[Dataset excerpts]
———

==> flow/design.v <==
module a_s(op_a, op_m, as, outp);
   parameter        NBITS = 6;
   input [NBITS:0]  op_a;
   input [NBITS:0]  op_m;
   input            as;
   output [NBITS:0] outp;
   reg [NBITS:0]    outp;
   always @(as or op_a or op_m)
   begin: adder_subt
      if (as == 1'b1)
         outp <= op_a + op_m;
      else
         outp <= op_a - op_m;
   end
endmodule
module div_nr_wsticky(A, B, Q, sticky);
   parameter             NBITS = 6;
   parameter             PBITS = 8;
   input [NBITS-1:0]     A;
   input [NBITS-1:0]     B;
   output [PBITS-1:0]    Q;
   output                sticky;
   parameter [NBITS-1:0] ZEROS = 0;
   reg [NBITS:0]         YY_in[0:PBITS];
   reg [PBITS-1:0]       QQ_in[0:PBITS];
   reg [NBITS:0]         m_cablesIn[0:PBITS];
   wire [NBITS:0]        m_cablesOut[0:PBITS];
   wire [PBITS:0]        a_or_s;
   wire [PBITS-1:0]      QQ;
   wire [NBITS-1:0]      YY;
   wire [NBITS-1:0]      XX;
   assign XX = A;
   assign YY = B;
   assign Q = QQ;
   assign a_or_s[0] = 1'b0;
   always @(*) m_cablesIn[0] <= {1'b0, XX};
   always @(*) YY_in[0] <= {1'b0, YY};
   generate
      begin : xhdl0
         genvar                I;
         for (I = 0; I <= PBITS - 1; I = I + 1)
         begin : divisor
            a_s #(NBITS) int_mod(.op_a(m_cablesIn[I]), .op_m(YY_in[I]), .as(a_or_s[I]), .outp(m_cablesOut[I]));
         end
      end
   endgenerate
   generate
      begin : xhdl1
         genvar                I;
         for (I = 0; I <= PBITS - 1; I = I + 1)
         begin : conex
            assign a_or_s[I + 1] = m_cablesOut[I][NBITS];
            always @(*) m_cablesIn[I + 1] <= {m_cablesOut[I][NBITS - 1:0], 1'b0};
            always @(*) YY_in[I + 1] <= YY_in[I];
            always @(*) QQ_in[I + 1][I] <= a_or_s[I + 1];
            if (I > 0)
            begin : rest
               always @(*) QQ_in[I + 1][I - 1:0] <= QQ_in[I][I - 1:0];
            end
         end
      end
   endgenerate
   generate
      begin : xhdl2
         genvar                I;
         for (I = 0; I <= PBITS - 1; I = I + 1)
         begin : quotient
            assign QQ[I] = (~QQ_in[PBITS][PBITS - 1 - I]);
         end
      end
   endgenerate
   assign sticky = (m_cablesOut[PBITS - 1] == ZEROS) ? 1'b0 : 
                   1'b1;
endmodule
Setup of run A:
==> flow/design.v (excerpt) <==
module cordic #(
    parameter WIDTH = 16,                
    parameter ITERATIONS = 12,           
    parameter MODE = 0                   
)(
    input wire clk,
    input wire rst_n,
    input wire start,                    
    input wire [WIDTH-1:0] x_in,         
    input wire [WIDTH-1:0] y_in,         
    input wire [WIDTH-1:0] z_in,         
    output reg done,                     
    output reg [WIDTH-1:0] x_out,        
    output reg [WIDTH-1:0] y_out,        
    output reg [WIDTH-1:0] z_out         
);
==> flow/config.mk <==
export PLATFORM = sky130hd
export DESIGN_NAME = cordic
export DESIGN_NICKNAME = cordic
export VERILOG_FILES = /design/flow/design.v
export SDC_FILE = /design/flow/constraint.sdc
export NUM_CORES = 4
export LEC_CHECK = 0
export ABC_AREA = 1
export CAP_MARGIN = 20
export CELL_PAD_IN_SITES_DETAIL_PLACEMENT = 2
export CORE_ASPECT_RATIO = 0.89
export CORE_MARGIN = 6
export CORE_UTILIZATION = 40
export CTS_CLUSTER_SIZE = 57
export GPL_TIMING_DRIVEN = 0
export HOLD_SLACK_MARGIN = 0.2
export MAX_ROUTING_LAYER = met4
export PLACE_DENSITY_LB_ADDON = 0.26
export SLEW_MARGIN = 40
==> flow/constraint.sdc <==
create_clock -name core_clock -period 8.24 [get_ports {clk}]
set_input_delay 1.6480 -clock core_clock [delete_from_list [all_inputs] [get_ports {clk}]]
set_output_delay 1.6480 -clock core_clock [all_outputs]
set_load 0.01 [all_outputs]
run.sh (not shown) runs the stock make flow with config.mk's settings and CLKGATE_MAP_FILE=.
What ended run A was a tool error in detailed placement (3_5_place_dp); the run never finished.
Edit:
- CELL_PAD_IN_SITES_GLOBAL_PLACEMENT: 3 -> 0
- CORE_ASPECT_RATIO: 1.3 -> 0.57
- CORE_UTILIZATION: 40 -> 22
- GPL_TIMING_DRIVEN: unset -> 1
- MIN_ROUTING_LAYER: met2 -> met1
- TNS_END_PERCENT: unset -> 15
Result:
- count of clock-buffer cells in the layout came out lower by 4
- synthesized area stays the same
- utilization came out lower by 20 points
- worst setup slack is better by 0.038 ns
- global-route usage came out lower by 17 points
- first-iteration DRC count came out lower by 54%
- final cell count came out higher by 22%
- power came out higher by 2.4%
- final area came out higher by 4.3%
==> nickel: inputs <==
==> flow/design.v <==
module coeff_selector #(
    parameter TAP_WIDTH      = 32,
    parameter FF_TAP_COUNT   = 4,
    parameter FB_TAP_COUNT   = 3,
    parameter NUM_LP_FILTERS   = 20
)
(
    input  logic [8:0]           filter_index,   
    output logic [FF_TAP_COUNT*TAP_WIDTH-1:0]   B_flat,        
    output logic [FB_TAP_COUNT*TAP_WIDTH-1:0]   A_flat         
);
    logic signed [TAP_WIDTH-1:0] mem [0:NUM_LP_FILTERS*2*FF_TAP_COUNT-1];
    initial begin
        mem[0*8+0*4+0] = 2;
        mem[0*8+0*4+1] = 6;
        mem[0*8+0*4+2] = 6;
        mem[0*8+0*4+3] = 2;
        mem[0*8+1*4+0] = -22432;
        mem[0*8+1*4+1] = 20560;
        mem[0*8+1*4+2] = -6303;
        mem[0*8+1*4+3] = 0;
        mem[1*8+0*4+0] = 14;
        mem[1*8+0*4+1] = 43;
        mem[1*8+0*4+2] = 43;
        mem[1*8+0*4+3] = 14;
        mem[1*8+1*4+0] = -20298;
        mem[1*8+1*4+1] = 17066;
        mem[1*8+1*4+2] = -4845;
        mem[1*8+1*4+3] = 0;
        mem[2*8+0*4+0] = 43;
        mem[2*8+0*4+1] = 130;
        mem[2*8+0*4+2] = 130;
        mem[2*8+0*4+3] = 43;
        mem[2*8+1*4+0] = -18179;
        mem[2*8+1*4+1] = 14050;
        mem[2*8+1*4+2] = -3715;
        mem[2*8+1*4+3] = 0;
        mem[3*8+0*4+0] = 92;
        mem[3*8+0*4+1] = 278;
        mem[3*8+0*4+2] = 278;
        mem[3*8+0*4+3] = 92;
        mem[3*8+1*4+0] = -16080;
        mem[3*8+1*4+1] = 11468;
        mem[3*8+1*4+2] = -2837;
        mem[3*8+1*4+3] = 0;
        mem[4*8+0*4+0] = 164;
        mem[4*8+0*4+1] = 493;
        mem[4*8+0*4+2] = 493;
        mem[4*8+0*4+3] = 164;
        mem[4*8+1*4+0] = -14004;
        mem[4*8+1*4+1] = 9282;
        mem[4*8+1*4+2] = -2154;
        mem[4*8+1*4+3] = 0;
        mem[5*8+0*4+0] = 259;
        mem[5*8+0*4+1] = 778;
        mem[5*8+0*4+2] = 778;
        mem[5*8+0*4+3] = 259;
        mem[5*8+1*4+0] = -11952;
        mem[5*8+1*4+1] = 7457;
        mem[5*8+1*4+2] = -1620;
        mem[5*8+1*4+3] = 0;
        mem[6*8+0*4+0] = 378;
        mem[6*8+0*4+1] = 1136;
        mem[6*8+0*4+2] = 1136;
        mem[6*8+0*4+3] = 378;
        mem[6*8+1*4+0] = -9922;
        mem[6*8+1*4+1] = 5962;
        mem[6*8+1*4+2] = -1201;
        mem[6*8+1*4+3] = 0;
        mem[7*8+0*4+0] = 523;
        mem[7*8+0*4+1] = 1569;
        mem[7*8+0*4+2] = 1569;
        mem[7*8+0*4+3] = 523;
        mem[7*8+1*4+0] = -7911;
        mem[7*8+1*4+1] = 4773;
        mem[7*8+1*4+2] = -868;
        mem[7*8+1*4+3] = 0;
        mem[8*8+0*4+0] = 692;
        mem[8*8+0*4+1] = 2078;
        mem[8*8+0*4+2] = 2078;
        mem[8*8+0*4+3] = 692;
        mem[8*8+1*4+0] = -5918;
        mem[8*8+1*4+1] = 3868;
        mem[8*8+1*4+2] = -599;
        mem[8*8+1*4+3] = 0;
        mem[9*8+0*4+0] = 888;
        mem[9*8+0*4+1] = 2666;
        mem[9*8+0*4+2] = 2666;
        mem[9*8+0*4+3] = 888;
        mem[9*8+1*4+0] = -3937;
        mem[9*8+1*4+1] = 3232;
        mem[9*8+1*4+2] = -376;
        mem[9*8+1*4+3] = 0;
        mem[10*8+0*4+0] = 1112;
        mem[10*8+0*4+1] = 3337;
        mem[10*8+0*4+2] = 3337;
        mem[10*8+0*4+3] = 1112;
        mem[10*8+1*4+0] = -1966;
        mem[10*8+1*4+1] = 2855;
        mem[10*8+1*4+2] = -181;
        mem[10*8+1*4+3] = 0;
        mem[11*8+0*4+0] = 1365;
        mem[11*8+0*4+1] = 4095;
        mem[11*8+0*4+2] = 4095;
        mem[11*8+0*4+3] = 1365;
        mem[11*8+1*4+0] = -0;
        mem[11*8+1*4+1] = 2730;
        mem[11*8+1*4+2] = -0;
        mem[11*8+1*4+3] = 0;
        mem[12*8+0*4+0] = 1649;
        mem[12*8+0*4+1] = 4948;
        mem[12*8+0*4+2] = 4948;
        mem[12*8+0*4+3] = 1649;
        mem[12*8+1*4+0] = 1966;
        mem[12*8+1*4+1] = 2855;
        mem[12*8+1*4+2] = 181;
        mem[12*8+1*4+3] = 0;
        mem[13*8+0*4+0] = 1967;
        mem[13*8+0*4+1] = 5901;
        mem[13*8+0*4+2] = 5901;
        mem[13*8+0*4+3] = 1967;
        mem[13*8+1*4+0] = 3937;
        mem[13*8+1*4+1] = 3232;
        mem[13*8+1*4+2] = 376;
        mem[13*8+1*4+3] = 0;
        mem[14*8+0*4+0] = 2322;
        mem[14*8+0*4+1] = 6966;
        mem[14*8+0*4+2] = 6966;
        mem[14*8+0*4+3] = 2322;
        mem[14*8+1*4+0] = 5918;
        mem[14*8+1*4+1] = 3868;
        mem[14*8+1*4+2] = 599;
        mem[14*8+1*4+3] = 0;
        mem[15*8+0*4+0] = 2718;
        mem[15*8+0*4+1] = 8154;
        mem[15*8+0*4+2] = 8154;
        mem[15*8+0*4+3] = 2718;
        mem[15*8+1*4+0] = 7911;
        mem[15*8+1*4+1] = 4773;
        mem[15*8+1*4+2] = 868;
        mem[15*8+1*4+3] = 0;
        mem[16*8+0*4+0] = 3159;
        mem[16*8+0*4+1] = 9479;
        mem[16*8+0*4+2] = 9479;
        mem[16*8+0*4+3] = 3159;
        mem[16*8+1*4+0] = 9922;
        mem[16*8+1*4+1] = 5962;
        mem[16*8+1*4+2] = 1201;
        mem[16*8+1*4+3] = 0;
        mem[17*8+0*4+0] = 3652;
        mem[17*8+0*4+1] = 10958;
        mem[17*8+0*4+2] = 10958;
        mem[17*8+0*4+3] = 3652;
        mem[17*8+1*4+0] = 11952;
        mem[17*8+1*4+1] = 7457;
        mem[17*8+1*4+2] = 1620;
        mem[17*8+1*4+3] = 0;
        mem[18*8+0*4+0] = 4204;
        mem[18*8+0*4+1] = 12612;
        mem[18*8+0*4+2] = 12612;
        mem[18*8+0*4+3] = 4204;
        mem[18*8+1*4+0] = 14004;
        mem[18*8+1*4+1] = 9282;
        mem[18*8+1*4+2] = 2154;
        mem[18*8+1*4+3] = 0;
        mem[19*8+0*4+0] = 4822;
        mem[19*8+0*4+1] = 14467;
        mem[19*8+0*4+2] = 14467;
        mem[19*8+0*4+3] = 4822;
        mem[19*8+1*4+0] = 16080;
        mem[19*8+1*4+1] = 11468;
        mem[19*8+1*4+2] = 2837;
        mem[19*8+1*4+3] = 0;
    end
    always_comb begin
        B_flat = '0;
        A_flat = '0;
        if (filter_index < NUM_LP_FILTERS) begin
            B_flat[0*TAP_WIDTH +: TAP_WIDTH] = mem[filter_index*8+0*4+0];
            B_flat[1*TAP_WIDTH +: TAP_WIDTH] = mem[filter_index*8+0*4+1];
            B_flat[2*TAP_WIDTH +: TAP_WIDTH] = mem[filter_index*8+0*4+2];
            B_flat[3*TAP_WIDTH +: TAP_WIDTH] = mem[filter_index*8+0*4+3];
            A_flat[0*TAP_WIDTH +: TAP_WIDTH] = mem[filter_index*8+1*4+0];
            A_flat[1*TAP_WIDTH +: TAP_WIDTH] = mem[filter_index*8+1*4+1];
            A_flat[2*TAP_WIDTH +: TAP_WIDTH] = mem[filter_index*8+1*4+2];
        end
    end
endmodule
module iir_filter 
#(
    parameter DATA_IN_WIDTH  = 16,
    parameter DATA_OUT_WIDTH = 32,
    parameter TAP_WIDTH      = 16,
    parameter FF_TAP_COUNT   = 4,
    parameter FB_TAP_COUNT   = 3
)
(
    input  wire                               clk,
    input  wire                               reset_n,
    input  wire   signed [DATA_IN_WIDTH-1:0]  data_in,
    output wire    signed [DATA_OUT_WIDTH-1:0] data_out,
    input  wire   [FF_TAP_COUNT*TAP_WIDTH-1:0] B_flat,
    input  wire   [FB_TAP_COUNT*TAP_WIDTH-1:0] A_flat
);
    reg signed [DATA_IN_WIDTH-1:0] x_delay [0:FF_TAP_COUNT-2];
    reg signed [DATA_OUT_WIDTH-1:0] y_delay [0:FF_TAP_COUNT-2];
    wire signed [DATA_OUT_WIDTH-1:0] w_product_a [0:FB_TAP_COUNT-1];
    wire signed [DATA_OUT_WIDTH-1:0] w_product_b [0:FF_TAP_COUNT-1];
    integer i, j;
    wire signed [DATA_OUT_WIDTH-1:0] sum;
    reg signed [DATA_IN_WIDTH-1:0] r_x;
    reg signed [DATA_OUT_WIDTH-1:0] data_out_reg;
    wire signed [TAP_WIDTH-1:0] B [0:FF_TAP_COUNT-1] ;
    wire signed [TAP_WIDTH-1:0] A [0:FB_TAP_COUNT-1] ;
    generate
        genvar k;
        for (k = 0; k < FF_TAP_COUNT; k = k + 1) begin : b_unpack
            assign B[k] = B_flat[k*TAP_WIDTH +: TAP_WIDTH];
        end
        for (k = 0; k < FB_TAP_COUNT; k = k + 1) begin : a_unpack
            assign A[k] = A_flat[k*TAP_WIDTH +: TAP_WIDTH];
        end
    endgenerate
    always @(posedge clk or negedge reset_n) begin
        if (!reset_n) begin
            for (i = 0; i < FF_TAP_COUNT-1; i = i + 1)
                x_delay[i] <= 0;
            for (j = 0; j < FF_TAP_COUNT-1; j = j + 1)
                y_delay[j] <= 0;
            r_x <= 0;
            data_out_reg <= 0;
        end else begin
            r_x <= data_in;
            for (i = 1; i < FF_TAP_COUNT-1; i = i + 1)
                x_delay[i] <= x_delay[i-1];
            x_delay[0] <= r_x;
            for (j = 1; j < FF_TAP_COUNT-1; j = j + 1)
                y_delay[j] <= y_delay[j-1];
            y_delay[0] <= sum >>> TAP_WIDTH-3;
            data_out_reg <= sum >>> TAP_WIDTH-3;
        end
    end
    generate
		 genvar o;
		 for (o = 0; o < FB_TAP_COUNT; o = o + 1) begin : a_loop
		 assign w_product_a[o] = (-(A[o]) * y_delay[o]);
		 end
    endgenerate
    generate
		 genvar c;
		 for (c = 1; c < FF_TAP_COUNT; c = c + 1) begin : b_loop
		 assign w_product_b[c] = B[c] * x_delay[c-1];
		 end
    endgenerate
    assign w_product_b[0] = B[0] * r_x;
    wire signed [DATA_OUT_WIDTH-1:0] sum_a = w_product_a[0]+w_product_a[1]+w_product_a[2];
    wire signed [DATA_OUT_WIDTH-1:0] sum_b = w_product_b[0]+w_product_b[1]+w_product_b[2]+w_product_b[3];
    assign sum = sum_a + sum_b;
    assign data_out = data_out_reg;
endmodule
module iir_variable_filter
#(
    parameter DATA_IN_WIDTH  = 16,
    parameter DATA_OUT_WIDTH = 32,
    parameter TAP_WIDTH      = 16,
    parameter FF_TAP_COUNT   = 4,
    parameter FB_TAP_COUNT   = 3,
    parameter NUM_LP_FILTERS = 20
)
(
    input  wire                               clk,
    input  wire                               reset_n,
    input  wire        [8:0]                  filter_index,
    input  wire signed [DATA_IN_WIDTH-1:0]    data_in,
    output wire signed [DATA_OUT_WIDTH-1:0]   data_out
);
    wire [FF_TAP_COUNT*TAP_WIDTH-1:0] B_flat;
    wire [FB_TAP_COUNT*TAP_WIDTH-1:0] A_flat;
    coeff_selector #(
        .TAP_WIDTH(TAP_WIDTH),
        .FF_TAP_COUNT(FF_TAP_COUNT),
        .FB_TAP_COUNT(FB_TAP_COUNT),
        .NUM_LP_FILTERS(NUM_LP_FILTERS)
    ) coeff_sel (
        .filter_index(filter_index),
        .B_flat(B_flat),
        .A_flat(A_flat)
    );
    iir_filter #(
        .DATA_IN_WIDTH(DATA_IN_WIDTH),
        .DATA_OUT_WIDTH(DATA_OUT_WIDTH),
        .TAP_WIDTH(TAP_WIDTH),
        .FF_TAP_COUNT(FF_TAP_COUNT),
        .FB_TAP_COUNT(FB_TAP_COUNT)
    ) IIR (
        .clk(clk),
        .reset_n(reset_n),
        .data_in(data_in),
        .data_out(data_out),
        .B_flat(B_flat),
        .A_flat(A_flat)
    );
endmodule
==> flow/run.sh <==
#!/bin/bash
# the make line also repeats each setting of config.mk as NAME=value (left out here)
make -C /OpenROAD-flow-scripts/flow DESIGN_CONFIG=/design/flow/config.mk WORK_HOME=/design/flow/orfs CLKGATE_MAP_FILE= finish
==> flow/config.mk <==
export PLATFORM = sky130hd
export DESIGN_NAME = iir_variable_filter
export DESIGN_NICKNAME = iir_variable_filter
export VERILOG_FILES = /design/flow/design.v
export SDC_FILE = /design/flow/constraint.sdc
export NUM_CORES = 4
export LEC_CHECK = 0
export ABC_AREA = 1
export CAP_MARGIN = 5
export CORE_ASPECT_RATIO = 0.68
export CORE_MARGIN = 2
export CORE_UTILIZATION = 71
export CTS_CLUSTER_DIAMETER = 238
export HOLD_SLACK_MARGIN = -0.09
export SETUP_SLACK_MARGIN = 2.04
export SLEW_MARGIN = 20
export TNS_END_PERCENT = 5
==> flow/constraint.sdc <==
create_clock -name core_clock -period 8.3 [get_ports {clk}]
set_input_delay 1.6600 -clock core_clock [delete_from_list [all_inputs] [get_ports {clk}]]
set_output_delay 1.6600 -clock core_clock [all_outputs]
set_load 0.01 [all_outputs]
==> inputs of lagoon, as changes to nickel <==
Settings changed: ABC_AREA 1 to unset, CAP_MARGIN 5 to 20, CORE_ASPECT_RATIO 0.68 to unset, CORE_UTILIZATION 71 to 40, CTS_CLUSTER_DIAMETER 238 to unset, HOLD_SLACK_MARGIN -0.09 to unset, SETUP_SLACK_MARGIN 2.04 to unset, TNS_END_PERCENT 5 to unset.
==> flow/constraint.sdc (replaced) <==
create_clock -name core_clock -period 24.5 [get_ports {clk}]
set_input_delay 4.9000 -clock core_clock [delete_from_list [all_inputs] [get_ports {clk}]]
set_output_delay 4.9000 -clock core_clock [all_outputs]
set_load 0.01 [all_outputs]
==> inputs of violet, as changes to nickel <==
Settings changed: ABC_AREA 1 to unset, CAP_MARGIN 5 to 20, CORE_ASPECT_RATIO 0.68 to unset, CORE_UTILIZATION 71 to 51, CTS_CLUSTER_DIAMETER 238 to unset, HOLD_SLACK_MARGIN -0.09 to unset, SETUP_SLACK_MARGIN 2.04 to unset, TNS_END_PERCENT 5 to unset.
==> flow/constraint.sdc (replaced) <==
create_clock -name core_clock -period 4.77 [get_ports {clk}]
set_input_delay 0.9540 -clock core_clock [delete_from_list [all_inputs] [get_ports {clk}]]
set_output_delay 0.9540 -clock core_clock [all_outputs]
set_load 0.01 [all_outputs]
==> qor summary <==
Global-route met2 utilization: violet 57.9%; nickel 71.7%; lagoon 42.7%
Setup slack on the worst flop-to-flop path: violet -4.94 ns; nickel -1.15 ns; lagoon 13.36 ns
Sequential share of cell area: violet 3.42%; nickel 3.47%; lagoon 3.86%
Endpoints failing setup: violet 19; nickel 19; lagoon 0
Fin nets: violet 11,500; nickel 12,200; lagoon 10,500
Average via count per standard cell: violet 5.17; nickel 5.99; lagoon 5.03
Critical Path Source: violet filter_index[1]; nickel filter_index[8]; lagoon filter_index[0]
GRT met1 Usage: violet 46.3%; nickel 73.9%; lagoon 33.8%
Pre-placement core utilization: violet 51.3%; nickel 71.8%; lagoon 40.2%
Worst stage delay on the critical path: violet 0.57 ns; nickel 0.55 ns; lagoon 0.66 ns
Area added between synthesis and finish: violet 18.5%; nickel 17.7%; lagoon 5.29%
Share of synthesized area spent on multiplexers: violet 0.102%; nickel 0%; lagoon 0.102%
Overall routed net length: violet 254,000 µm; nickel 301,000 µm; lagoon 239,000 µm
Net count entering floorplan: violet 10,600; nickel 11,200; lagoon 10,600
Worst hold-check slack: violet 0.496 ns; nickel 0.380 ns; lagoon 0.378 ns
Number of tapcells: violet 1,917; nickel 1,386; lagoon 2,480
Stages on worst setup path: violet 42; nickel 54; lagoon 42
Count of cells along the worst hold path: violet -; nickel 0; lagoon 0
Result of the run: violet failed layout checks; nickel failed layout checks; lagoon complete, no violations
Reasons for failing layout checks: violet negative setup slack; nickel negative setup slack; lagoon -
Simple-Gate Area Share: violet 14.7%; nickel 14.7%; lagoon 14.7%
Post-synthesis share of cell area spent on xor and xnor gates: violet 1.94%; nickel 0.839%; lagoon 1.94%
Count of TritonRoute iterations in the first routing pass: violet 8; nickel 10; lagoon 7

———

ABOUT THIS EXERCISE
Reproduce, character for character, only the lines of the preceding data that start at the line with "mem[2*8+0*4+0] = 43;" and end at the line with "mem[7*8+1*4+3] = 0;", both included.

WRITTEN SOLUTION
        mem[2*8+0*4+0] = 43;
        mem[2*8+0*4+1] = 130;
        mem[2*8+0*4+2] = 130;
        mem[2*8+0*4+3] = 43;
        mem[2*8+1*4+0] = -18179;
        mem[2*8+1*4+1] = 14050;
        mem[2*8+1*4+2] = -3715;
        mem[2*8+1*4+3] = 0;
        mem[3*8+0*4+0] = 92;
        mem[3*8+0*4+1] = 278;
        mem[3*8+0*4+2] = 278;
        mem[3*8+0*4+3] = 92;
        mem[3*8+1*4+0] = -16080;
        mem[3*8+1*4+1] = 11468;
        mem[3*8+1*4+2] = -2837;
        mem[3*8+1*4+3] = 0;
        mem[4*8+0*4+0] = 164;
        mem[4*8+0*4+1] = 493;
        mem[4*8+0*4+2] = 493;
        mem[4*8+0*4+3] = 164;
        mem[4*8+1*4+0] = -14004;
        mem[4*8+1*4+1] = 9282;
        mem[4*8+1*4+2] = -2154;
        mem[4*8+1*4+3] = 0;
        mem[5*8+0*4+0] = 259;
        mem[5*8+0*4+1] = 778;
        mem[5*8+0*4+2] = 778;
        mem[5*8+0*4+3] = 259;
        mem[5*8+1*4+0] = -11952;
        mem[5*8+1*4+1] = 7457;
        mem[5*8+1*4+2] = -1620;
        mem[5*8+1*4+3] = 0;
        mem[6*8+0*4+0] = 378;
        mem[6*8+0*4+1] = 1136;
        mem[6*8+0*4+2] = 1136;
        mem[6*8+0*4+3] = 378;
        mem[6*8+1*4+0] = -9922;
        mem[6*8+1*4+1] = 5962;
        mem[6*8+1*4+2] = -1201;
        mem[6*8+1*4+3] = 0;
        mem[7*8+0*4+0] = 523;
        mem[7*8+0*4+1] = 1569;
        mem[7*8+0*4+2] = 1569;
        mem[7*8+0*4+3] = 523;
        mem[7*8+1*4+0] = -7911;
        mem[7*8+1*4+1] = 4773;
        mem[7*8+1*4+2] = -868;
        mem[7*8+1*4+3] = 0;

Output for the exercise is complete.